Collected data:
___
==> exp/delta <==
Design cpu, start of the top module:
module cpu 
	(output wire [7:0] address,
	 output wire [7:0] to_memory,
	 output wire write,
	 input wire [7:0] from_memory, 
     input wire clk, reset);
make LEC_CHECK=0 CAP_MARGIN=20 CORE_MARGIN=2 CORE_UTILIZATION=68 CTS_CLUSTER_SIZE=42 SETUP_SLACK_MARGIN=0.81 SLEW_MARGIN=20 TNS_END_PERCENT=5 finish   # period 2.84 ns
run.sh (not shown) runs the stock make flow with config.mk's settings and CLKGATE_MAP_FILE=.
==> exp/yarrow (differences from exp/delta) <==
==> flow/config.mk (replaced) <==
export PLATFORM = sky130hd
export DESIGN_NAME = cpu
export DESIGN_NICKNAME = cpu
export VERILOG_FILES = /design/flow/design.v
export SDC_FILE = /design/flow/constraint.sdc
export NUM_CORES = 4
export LEC_CHECK = 0
export ABC_AREA = 1
export CAP_MARGIN = 20
export CORE_MARGIN = 2
export CORE_UTILIZATION = 62
export CTS_CLUSTER_SIZE = 94
export SLEW_MARGIN = 20
==> flow/constraint.sdc (replaced) <==
create_clock -name core_clock -period 7.19 [get_ports {clk}]
set_input_delay 1.4380 -clock core_clock [delete_from_list [all_inputs] [get_ports {clk}]]
set_output_delay 1.4380 -clock core_clock [all_outputs]
set_load 0.01 [all_outputs]
==> exp/amber (differences from exp/delta) <==
--- a/flow/config.mk
+++ b/flow/config.mk
@@ -7,8 +7,5 @@
 export LEC_CHECK = 0
 export CAP_MARGIN = 20
 export CORE_MARGIN = 2
-export CORE_UTILIZATION = 68
-export CTS_CLUSTER_SIZE = 42
-export SETUP_SLACK_MARGIN = 0.81
+export CORE_UTILIZATION = 35
 export SLEW_MARGIN = 20
-export TNS_END_PERCENT = 5
==> flow/constraint.sdc (replaced) <==
create_clock -name core_clock -period 9.95 [get_ports {clk}]
set_input_delay 1.9900 -clock core_clock [delete_from_list [all_inputs] [get_ports {clk}]]
set_output_delay 1.9900 -clock core_clock [all_outputs]
set_load 0.01 [all_outputs]
==> impl_metrics.py <==
# Synthesis and PnR figures
metrics = {
    "die": {
        "die_x_um": 102,
        "core_mm2": 0.00924,
    },
    "clock_tree": {
        "postCtsResizedCells": 0,
    },
    "yosys": {
        "yosys-top-cells-count": "nand2_1 (237), inv_1 (116), nor2_1 (113)",
        "netlist_logic_family_top": "simple AND/OR/NAND/NOR gates",
        "area_leaders": "dfrtp_1 (22%), nand2_1 (15%), ha_1 (8.0%)",
        "yosysTopAreaCellShare_pct": 21.5,
    },
    "grt": {
        "grt_use_met3_pct": 5.73,
    },
    "place": {
        "post-place-ws_ps": 3190,
        "placed_area_mm2": 0.00626,
        "dp.cells": 1081,
    },
    "run_status": {
        "status": "timing/DRC/antenna clean",
    },
}
(the above is from exp/yarrow)
==> impl_metrics.py <==
# Synthesis and PnR figures
metrics = {
    "run_status": {
        "status": "timing/DRC/antenna clean",
    },
    "yosys": {
        "yosys-top-cells-count": "nand2_1 (71), a21oi_1 (67), nor2_1 (63)",
        "yosysTopAreaCellShare_pct": 20.6,
        "netlist_logic_family_top": "AND-OR/OR-AND gates",
    },
    "die": {
        "die_x_um": 137,
    },
    "clock_tree": {
        "postCtsResizedCells": 0,
    },
    "place": {
        "dp.cells": 1017,
        "post-place-ws_ps": 4540,
    },
    "grt": {
        "grt_start_max_net_pins": 54,
    },
}
(the above is from exp/amber)
==> impl_metrics.py <==
# Generated from Yosys and OpenROAD reports
metrics = {
    "run_status": {
        "status": "did not finish",
        "lastStage": "5_1_grt",
        "error": "[ERROR GRT-0232] Routing congestion too high. Check the congestion heatmap in the GUI.",
    },
    "yosys": {
        "netlist_logic_family_top": "AND-OR/OR-AND gates",
        "area_leaders": "dfrtp_1 (21%), ha_1 (7.7%), a21oi_1 (5.4%)",
    },
    "place": {
        "placed_area_mm2": 0.00745,
    },
    "clock_tree": {
        "postCtsResizedCells": 115,
    },
}
(the above is from exp/delta)

==> job 3231: inputs <==
cpu again, from the RTL that the note above started with.
Settings: LEC_CHECK=0, CAP_MARGIN=20, CELL_PAD_IN_SITES_DETAIL_PLACEMENT=2, CELL_PAD_IN_SITES_GLOBAL_PLACEMENT=2, CORE_ASPECT_RATIO=1.14, CORE_MARGIN=2, CORE_UTILIZATION=45, CTS_CLUSTER_DIAMETER=339, CTS_CLUSTER_SIZE=64, GPL_ROUTABILITY_DRIVEN=0, GPL_TIMING_DRIVEN=0, MIN_ROUTING_LAYER=met1, PLACE_DENSITY=0.54, SLEW_MARGIN=20; clock period 8.14 ns.
==> job 2485: changes against job 3231 <==
CELL_PAD_IN_SITES_DETAIL_PLACEMENT = 0   (was 2)
CELL_PAD_IN_SITES_GLOBAL_PLACEMENT = unset   (was 2)
CORE_ASPECT_RATIO = 0.5   (was 1.14)
CORE_UTILIZATION = 69   (was 45)
CTS_CLUSTER_SIZE = 88   (was 64)
GPL_ROUTABILITY_DRIVEN = unset   (was 0)
GPL_TIMING_DRIVEN = unset   (was 0)
PLACE_DENSITY = 0.41   (was 0.54)
TNS_END_PERCENT = 15   (was unset)
==> notes <==
- Synthesized area is the same in job 3231 and job 2485.
- Utilization: job 3231 is lower than job 2485 (24 points).
- In job 2485 the first-iteration DRC count is higher than in job 3231, by about 40%.
- Between job 2485 and job 3231, the lower count of clock-buffer cells in the layout is in job 3231 (gap 1).
- Against job 2485, the cell count of job 3231 is higher by about 10%.
- Between job 2485 and job 3231, the lower worst setup slack is in job 3231 (gap 380 ps).
== v32 ==
// Viterbi
module Viterbi(Dx, Rx, oen, rxrdy, clock, seqrdy,reset
    );
output Dx;
output oen;
output rxrdy;
input [1:0] Rx;
input seqrdy;
input reset;
input clock;
wire[3:0] A0_out;
wire[3:0] A1_out;
wire[3:0] A2_out;
wire[3:0] A3_out;
wire[3:0] A4_out;
wire[3:0] A5_out;
wire[3:0] A6_out;
wire[3:0] A7_out;
 wire [3:0] acs0_pm_out;
 wire [3:0] acs1_pm_out;
 wire [3:0] acs2_pm_out;
 wire [3:0] acs3_pm_out;
 wire [3:0] acs4_pm_out;
 wire [3:0] acs5_pm_out;   
 wire [3:0] acs6_pm_out;   
 wire [3:0] acs7_pm_out;
wire acs0_label;
wire acs1_label;
wire acs2_label;
wire acs3_label;
wire acs4_label;
wire acs5_label;
wire acs6_label;
wire acs7_label;
wire len;
wire aen;
wire [3:0] min_metric;
assign rxrdy = len;
wire [1:0] HD1;	wire [1:0] HD9;
wire [1:0] HD2;	wire [1:0] HD10;
wire [1:0] HD3;   wire [1:0] HD11;
wire [1:0] HD4;	wire [1:0] HD12;
wire [1:0] HD5;	wire [1:0] HD13;
wire [1:0] HD6;	wire [1:0] HD14;
wire [1:0] HD7;	wire [1:0] HD15;
wire [1:0] HD8;	wire [1:0] HD16;
BMU U1(.HD1(HD1), .HD2(HD2), .HD3(HD3), .HD4(HD4), .HD5(HD5), .HD6(HD6), .HD7(HD7), .HD8(HD8), .HD9(HD9), .HD10(HD10), .HD11(HD11), .HD12(HD12), .HD13(HD13), .HD14(HD14), .HD15(HD15), .HD16(HD16), .Rx(Rx), .len(len & seqrdy), .clock(clock), .reset(reset)
);
ACSU U2(.acs0_pm_out(acs0_pm_out), .acs1_pm_out(acs1_pm_out), 
              .acs2_pm_out(acs2_pm_out), .acs3_pm_out(acs3_pm_out), 
              .acs4_pm_out(acs4_pm_out), .acs5_pm_out(acs5_pm_out), 
              .acs6_pm_out(acs6_pm_out), .acs7_pm_out(acs7_pm_out),
              .acs0_label(acs0_label),   .acs1_label(acs1_label), 
  ...
Settings: LEC_CHECK=0, ABC_AREA=1, CAP_MARGIN=20, CORE_MARGIN=2, CORE_UTILIZATION=70, PLACE_DENSITY_LB_ADDON=0.27, SLEW_MARGIN=20; clock period 7.79 ns.
run.sh (not shown) runs the stock make flow with config.mk's settings and CLKGATE_MAP_FILE=.
Setup changes, v32 to v12
Settings: changing CORE_UTILIZATION from 70 to 72; changing PLACE_DENSITY_LB_ADDON from 0.27 to 0.2; setting SETUP_SLACK_MARGIN to 1.81 for the first time.
Findings:
Run status, v12: aborted in global routing (5_1_grt), error GRT-0232. Against v32 as the reference, v12 delivers a higher routability congestion estimate from global placement. Between v32 and v12, the total instance count after detailed placement is higher for v32. Total cell area reported by yosys after synthesis: v32 vs v12 identical. Floorplan utilization (v12 over v32): increase, 2.2 points. Comparing v32 against v12, there is no change at all in netlist area before placement. From v32 to v12 the numbers moved as follows: post-CTS resize count climbed 243, total die size fell by 650 sq um, vertical die size went down.
--- input diff v12..v10 ---
Settings: removing PLACE_DENSITY_LB_ADDON (formerly 0.2); setting PLACE_DENSITY to 0.38 for the first time; setting CTS_CLUSTER_SIZE to 98 for the first time; removing SETUP_SLACK_MARGIN (formerly 1.81); removing ABC_AREA (formerly 1); setting CTS_CLUSTER_DIAMETER to 387 for the first time; changing the clock period (ns, I/O delays scaled along) from 7.79 to 5.77.
### Flow results
The final reports for v10 and v12 show proportion of synthesized chip area in sequential cells lower in the former. Comparing total placed cells including tap cells for v10 and v12, the bigger number came from v12. Across v10 and v12, no clean finish was achieved. From v12 to v10 the numbers moved as follows: synthesized area now larger, post-synthesis instance total lost 380, count of unique library cells instantiated by Yosys shows an increase of about 44%.
[inputs] v48 vs v10
Settings: a deleted CTS_CLUSTER_SIZE that had been 98; a deleted CTS_CLUSTER_DIAMETER that had been 387; a deleted PLACE_DENSITY that had been 0.38; a change of CORE_UTILIZATION from 72 to 46; an added TNS_END_PERCENT of 5; a change of the clock period (ns, I/O delays scaled along) from 5.77 to 4.42.
==> results <==
- Run status, v10: aborted in global routing (5_1_grt), error GRT-0232
- Nothing crashed in v48 and all stages finished; the problem is that the final layout failed, the offending checks being setup timing.
- Simple-gate share of the synthesized area: v10 vs v48 identical
- v48 against v10: buffers inserted during post-CTS setup optimization saw a decrease, count of placed standard cells including taps saw an increase.
- On die size: between v10 and v48, it ends up lower for v10.
The following lists how v44 was set up differently from v48:
Settings: CTS_CLUSTER_SIZE newly set to 98; CTS_CLUSTER_DIAMETER newly set to 282; CORE_UTILIZATION changed from 46 to 72; PLACE_DENSITY newly set to 0.42; TNS_END_PERCENT removed (was 5); the clock period (ns, I/O delays scaled along) changed from 4.42 to 3.51.
Results
- The number of gates given a new drive strength after cts of v44 is higher than that of v48.
- v44 vs. v48: number of distinct library cells after synthesis roughly the same, area of the chip now smaller.
- v44: GRT-0232 in global routing (5_1_grt) -> run aborted
- Any difference in async set-reset flop share out of synthesis between v44 and v48 is small enough to ignore.
- NOTE overall die width v48->v44 decreased by more than 10%
- In the reports for v48 and v44, the larger core box area belongs to v48.

* * *

Setup of P:
Starting RTL as in the previous note.
make LEC_CHECK=0 ABC_AREA=1 CAP_MARGIN=20 CORE_MARGIN=6 CORE_UTILIZATION=28 CTS_CLUSTER_DIAMETER=54 GPL_ROUTABILITY_DRIVEN=1 PLACE_DENSITY_LB_ADDON=0.21 SETUP_SLACK_MARGIN=0.06 SLEW_MARGIN=20 finish   # period 5.45 ns
Final checks on P, whose flow otherwise completed, came back failing, citing negative setup slack.
Modified inputs, Q compared to P
Settings: GPL_ROUTABILITY_DRIVEN: 1 -> unset; CORE_MARGIN: 6 -> 2; CTS_CLUSTER_DIAMETER: 54 -> unset; CORE_UTILIZATION: 28 -> 72; SETUP_SLACK_MARGIN: 0.06 -> unset; PLACE_DENSITY_LB_ADDON: 0.21 -> 0.27; CTS_CLUSTER_SIZE: unset -> 83; the clock period (ns, I/O delays scaled along): 5.45 -> 7.77.
## What came out
- For clock latency at the later pin of the worst-skew pair, Q and P come out practically identical.
- Q leaves more setup margin than P.
- Q vs P, final-report setup violation count went down by 67.
- Compared with P, the router placed fewer vias in Q.
- NOTE first-iteration detailed-routing DRC count P->Q increased by more than half
- Comparing clock-buffer cell count for Q and P, the bigger number came from Q.
- For the inverter tally of the final layout excluding the clock network, Q came in about 0.32% higher than P did.
- Q: full flow OK, the timing, DRC and antenna checks passed
- Q vs P: achievable clock frequency down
___
Task to complete:
Report only how many lines in the entries above contain the string "config".

Answer to the problem:
5